Chicago Tribune - October 25, 2005
Josh Noel, jbnoel@tribune.com


A mentally retarded man is suing an organization renowned for its work with the developmentally disabled after he was refused residential and employment services because he is HIV positive.

The organization, Lambs Farm in Libertyville, said it is following state regulations and looking out for the well-being of residents for whom learning about protecting themselves against HIV would be difficult.

"John Doe," as the 54-year-old man is known in the federal lawsuit, is asking to live in group housing on Lambs Farm's 70-acre campus and to work in the facility's pet store, which he said he did between 2001 and 2004 and in the 1960s and 1970s.

Lambs Farm, a non-profit agency that provides homes and jobs for more than 250 people who are developmentally disabled, was founded in 1961 as a pet store on State Street in downtown Chicago. It moved to Libertyville in 1965.

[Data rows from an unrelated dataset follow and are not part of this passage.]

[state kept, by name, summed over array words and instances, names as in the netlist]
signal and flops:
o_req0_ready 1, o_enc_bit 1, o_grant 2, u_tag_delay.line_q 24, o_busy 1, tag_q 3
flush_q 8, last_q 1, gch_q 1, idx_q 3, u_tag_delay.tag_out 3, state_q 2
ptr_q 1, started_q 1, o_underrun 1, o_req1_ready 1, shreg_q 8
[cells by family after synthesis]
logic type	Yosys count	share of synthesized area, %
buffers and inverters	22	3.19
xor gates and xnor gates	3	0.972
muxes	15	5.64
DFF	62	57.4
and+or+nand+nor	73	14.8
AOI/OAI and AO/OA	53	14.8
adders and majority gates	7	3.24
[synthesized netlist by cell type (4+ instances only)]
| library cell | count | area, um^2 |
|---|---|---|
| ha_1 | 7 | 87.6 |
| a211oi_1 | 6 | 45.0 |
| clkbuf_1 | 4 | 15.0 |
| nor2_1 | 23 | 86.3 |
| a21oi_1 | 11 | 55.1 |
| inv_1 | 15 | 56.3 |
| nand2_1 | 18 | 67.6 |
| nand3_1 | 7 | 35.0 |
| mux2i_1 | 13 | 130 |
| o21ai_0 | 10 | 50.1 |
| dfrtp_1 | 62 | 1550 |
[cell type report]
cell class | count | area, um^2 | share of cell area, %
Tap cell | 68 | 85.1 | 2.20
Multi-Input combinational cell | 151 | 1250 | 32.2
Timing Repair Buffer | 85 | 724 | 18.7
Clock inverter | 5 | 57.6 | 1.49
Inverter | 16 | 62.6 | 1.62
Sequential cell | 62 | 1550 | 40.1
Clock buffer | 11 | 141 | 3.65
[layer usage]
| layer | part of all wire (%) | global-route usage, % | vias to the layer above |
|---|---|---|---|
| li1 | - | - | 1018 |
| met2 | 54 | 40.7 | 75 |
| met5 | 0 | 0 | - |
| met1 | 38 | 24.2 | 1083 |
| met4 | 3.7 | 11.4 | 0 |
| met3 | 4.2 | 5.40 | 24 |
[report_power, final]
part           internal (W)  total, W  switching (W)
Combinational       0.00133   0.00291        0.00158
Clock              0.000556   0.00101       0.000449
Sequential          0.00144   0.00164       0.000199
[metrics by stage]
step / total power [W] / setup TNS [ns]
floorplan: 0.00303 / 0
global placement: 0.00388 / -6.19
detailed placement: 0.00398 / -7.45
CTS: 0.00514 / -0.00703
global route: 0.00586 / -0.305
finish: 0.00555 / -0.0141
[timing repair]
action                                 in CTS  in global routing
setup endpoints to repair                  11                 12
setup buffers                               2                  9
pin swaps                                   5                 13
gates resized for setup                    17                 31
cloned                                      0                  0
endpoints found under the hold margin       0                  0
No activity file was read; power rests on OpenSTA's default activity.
**src/rtl/prim_assembler.sv**
```systemverilog
// Purpose: groups ID-stage vertex commands into point/line/triangle primitives for the rasterizer.
// Latency: primitive is valid the cycle after its completing vertex is consumed; Draw_Out likewise one cycle after Draw.
// Backpressure: single-entry output register; Stall = Prim_Valid & ~Prim_Ready holds the ID stage and blocks all input consumption.
module prim_assembler #(
  parameter int VERTEX_WIDTH = 64,
  parameter int CNT_WIDTH    = 16
) (
  input  logic                    CLK,
  input  logic                    RESET_N,
  input  logic                    StartPrimitive,
  input  logic [3:0]              PrimitiveType,
  input  logic                    NewVertex,
  input  logic [VERTEX_WIDTH-1:0] Vertex,
  input  logic                    EndPrimitive,
  input  logic                    Draw,
  output logic                    Stall,
  output logic                    Prim_Valid,
  input  logic                    Prim_Ready,
  output logic [3:0]              Prim_Type,
  output logic [VERTEX_WIDTH-1:0] Prim_V0,
  output logic [VERTEX_WIDTH-1:0] Prim_V1,
  output logic [VERTEX_WIDTH-1:0] Prim_V2,
  output logic                    Draw_Out,
  output logic [CNT_WIDTH-1:0]    Prim_Count,
  output logic                    Err
);

  typedef enum logic {ST_IDLE = 1'b0, ST_COLLECT = 1'b1} state_t;

  localparam logic [3:0] T_POINT     = 4'd0;
  localparam logic [3:0] T_LINE      = 4'd1;
  localparam logic [3:0] T_TRIANGLE  = 4'd2;
  localparam logic [3:0] T_TRI_STRIP = 4'd3;
  localparam logic [3:0] T_TRI_FAN   = 4'd4;

  state_t                  state_q, state_d;
  logic [3:0]              type_q, type_d;
  logic [1:0]              vcnt_q, vcnt_d;
  logic                    parity_q, parity_d;
  logic [VERTEX_WIDTH-1:0] s0_q, s0_d, s1_q, s1_d;
  logic                    err_d, draw_d;

  logic                    emit;
  logic [VERTEX_WIDTH-1:0] e_v0, e_v1, e_v2;

  logic take, start_ev, end_ev, nv_ev, draw_ev, multi;

  // Stall only reflects the output register, never the ID inputs.
  assign Stall = Prim_Valid & ~Prim_Ready;
  assign take  = ~Stall;

  // Priority decode: Start > End > NewVertex > Draw.
  assign start_ev = StartPrimitive;
  assign end_ev   = ~StartPrimitive & EndPrimitive;
  assign nv_ev    = ~StartPrimitive & ~EndPrimitive & NewVertex;
  assign draw_ev  = ~StartPrimitive & ~EndPrimitive & ~NewVertex & Draw;
  assign multi    = (StartPrimitive & (EndPrimitive | NewVertex | Draw)) |
                    (EndPrimitive & (NewVertex | Draw)) |
                    (NewVertex & Draw);

  // Next-state, vertex buffer update and primitive emission for the consumed command.
  always_comb begin
    state_d  = state_q;
    type_d   = type_q;
    vcnt_d   = vcnt_q;
    parity_d = parity_q;
    s0_d     = s0_q;
    s1_d     = s1_q;
    err_d    = Err;
    draw_d   = 1'b0;
    emit     = 1'b0;
    e_v0     = '0;
    e_v1     = '0;
    e_v2     = '0;
    if (take) begin
      if (multi) err_d = 1'b1;
      if (start_ev) begin
        // A start while collecting implicitly ends the current primitive.
        vcnt_d   = 2'd0;
        parity_d = 1'b0;
        if (PrimitiveType <= T_TRI_FAN) begin
          state_d = ST_COLLECT;
          type_d  = PrimitiveType;
        end else begin
          state_d = ST_IDLE;
          err_d   = 1'b1;
        end
      end else if (end_ev) begin
        // Partial vertices are simply dropped.
        state_d = ST_IDLE;
        vcnt_d  = 2'd0;
      end else if (nv_ev) begin
        if (state_q == ST_IDLE) begin
          err_d = 1'b1;
        end else begin
          unique case (type_q)
            T_POINT: begin
              emit = 1'b1;
              e_v0 = Vertex;
            end
            T_LINE: begin
              if (vcnt_q == 2'd0) begin
                s0_d   = Vertex;
                vcnt_d = 2'd1;
              end else begin
                emit   = 1'b1;
                e_v0   = s0_q;
                e_v1   = Vertex;
                vcnt_d = 2'd0;
              end
            end
            T_TRIANGLE: begin
              if (vcnt_q == 2'd0) begin
                s0_d   = Vertex;
                vcnt_d = 2'd1;
              end else if (vcnt_q == 2'd1) begin
                s1_d   = Vertex;
                vcnt_d = 2'd2;
              end else begin
                emit   = 1'b1;
                e_v0   = s0_q;
                e_v1   = s1_q;
                e_v2   = Vertex;
                vcnt_d = 2'd0;
              end
            end
            T_TRI_STRIP, T_TRI_FAN: begin
              if (vcnt_q == 2'd0) begin
                s0_d   = Vertex;
                vcnt_d = 2'd1;
              end else if (vcnt_q == 2'd1) begin
                s1_d   = Vertex;
                vcnt_d = 2'd2;
              end else begin
                emit   = 1'b1;
                e_v2   = Vertex;
                vcnt_d = 2'd3;
                s1_d   = Vertex;
                if (type_q == T_TRI_STRIP) begin
                  // Odd strip triangles swap the first two vertices to keep winding order.
                  e_v0     = parity_q ? s1_q : s0_q;
                  e_v1     = parity_q ? s0_q : s1_q;
                  s0_d     = s1_q;
                  parity_d = ~parity_q;
                end else begin
                  // Fan keeps the first vertex in S0 forever.
                  e_v0 = s0_q;
                  e_v1 = s1_q;
                end
              end
            end
            default: begin
            end
          endcase
        end
      end else if (draw_ev) begin
        draw_d = 1'b1;
      end
    end
  end

  // FSM state and vertex buffer registers.
  always_ff @(posedge CLK or negedge RESET_N) begin
    if (!RESET_N) begin
      state_q  <= ST_IDLE;
      type_q   <= 4'd0;
      vcnt_q   <= 2'd0;
      parity_q <= 1'b0;
      s0_q     <= '0;
      s1_q     <= '0;
    end else begin
      state_q  <= state_d;
      type_q   <= type_d;
      vcnt_q   <= vcnt_d;
      parity_q <= parity_d;
      s0_q     <= s0_d;
      s1_q     <= s1_d;
    end
  end

  // Single-entry output register: load on emit, clear on handshake, hold otherwise.
  // Prim_Type reports the primitive type as latched at StartPrimitive.
  always_ff @(posedge CLK or negedge RESET_N) begin
    if (!RESET_N) begin
      Prim_Valid <= 1'b0;
      Prim_Type  <= 4'd0;
      Prim_V0    <= '0;
      Prim_V1    <= '0;
      Prim_V2    <= '0;
    end else if (emit) begin
      Prim_Valid <= 1'b1;
      Prim_Type  <= type_q;
      Prim_V0    <= e_v0;
      Prim_V1    <= e_v1;
      Prim_V2    <= e_v2;
    end else if (Prim_Valid && Prim_Ready) begin
      Prim_Valid <= 1'b0;
    end
  end

  // Accepted-primitive counter, sticky error flag and draw pulse.
  always_ff @(posedge CLK or negedge RESET_N) begin
    if (!RESET_N) begin
      Prim_Count <= '0;
      Err        <= 1'b0;
      Draw_Out   <= 1'b0;
    end else begin
      if (Prim_Valid && Prim_Ready) Prim_Count <= Prim_Count + 1'b1;
      Err      <= err_d;
      Draw_Out <= draw_d;
    end
  end

endmodule
```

In addition to working in the store, the man formerly lived in a Lake County apartment Lambs Farm helped him find, said his lawyer, Karen Ward, of Equip for Equality, an advocacy group for people with disabilities.

The man left the state to care for his ill mother. After she died in 2004, he returned to Illinois hoping to live and work at Lambs Farm, Ward said. He was initially welcomed, she said, but was turned away when Lambs Farm officials learned in June that he is HIV positive, a diagnosis made in February. The suit alleges that Lambs Farm based its rejection on "unfounded fears and stereotypes" and says the organization violated the federal rehabilitation, fair housing and disability acts.

With his parents dead and no siblings, the man's only family are Lambs Farm residents, Ward said. He is living in government-subsidized housing in DuPage County, but he's lonely, she said.

Robert Neiman, chairman of the Lambs Farm board, said the man was rejected because of a state Department of Public Health regulation forbidding people with communicable diseases from residing in community living facilities. Lambs Farm also has its own such rule, he said.

Jennifer Williams, a spokeswoman for the Department of Public Health, said Lambs Farm appears to have followed the letter of the law, but the rule was crafted to be sure sick people get professional medical care, not to keep them out of group housing. The man is eligible to file a complaint with the health department, she said.

"We don't want to discriminate against folks with HIV," Williams said. "That's not the intent of this. The point is to protect them and get them the care they need."

She said that if he's not sexually active with residents, he's not a risk, but Neiman sees potential problems. Lambs Farm residents and workers would struggle to learn about protecting themselves against HIV because of their disabilities, he said.

"There is a difficulty of conveying a safe-sex message to people who are developmentally disabled," he said. "We believe we have an overriding obligation to the participants of Lambs Farm that would be compromised [by admitting the man]. Unless a court tells us we're wrong, we're going to do what we're required to do."

At least, Ward said, Lambs Farm should have opened an inquiry into the man's ability to practice safe sex and determine whether he would put other residents at risk.

"I don't even know if he has sex, but I know he can be taught to act responsibly," she said. "The assumption that people can't be trained in sexual matters but can in others is ridiculous."

She also said the man's HIV should not prevent him from working in the pet store.